◆ **DATA FOR THE TASK**

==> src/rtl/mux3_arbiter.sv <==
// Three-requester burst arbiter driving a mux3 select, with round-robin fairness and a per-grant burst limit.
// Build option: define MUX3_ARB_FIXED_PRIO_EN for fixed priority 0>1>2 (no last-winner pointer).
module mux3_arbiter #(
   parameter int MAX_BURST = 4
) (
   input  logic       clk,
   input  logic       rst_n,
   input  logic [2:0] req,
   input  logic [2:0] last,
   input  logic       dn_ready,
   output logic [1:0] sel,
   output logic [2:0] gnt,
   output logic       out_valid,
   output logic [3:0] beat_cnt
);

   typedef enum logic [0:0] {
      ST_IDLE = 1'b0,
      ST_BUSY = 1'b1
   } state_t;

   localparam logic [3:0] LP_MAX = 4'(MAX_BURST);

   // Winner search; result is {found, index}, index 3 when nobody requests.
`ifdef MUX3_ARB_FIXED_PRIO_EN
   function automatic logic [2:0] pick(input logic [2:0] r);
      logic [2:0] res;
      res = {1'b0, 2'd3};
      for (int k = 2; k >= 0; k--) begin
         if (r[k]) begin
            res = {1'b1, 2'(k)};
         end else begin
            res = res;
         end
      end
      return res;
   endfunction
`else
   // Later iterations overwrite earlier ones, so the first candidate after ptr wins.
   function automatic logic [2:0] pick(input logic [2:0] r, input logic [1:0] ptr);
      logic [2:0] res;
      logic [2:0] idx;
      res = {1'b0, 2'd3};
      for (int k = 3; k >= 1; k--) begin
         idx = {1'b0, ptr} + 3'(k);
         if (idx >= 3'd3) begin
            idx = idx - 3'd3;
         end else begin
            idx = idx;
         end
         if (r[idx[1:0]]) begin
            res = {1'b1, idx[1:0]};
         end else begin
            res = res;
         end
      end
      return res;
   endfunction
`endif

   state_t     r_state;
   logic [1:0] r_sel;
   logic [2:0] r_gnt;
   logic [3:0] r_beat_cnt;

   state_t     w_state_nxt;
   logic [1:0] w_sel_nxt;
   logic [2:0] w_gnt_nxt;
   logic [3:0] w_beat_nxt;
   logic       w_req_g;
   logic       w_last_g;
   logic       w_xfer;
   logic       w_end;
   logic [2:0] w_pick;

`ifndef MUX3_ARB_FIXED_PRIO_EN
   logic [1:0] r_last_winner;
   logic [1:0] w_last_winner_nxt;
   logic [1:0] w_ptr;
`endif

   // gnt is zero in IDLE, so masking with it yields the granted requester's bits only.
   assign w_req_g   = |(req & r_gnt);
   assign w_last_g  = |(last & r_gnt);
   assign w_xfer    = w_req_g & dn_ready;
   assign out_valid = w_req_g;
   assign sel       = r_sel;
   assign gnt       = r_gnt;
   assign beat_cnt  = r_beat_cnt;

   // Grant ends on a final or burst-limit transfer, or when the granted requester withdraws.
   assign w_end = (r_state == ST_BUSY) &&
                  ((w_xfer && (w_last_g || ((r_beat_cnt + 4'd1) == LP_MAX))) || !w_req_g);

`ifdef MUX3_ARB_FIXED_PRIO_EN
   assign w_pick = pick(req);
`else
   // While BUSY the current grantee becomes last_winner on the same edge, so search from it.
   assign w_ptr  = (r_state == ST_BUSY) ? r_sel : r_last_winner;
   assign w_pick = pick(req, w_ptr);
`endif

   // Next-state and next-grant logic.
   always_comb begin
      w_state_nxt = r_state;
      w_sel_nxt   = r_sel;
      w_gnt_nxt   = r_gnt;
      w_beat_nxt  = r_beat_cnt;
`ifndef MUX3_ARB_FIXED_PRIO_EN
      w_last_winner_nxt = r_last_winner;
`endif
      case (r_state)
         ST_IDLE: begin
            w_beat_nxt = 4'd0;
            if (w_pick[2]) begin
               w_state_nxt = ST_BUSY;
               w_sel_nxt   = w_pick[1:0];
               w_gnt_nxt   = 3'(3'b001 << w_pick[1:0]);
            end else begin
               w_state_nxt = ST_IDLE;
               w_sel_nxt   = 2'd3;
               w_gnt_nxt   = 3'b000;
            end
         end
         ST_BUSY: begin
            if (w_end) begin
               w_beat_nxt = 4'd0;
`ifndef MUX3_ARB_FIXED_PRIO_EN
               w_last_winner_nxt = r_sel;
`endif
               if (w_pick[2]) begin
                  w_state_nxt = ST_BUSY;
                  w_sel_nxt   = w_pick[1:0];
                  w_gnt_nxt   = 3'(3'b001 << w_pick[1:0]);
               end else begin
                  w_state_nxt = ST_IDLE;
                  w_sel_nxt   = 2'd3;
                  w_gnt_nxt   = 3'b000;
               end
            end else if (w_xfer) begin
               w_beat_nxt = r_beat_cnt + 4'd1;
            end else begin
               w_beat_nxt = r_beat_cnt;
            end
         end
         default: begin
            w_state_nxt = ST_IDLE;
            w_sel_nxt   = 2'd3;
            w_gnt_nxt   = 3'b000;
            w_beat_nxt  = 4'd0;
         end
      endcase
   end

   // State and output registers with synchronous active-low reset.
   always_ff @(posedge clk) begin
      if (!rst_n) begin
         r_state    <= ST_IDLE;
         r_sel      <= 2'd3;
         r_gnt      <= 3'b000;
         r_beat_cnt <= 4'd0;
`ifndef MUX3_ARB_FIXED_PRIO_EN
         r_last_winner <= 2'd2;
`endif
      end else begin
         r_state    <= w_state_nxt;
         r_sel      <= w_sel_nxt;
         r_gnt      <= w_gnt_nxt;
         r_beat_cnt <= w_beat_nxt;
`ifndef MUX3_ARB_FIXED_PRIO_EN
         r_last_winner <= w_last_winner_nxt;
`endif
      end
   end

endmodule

◆ **EXERCISE INSTRUCTIONS**
Your answer should be each line from the entries that includes the string "limit".

◆ **EXERCISE OUTPUT**
// Three-requester burst arbiter driving a mux3 select, with round-robin fairness and a per-grant burst limit.
   // Grant ends on a final or burst-limit transfer, or when the granted requester withdraws.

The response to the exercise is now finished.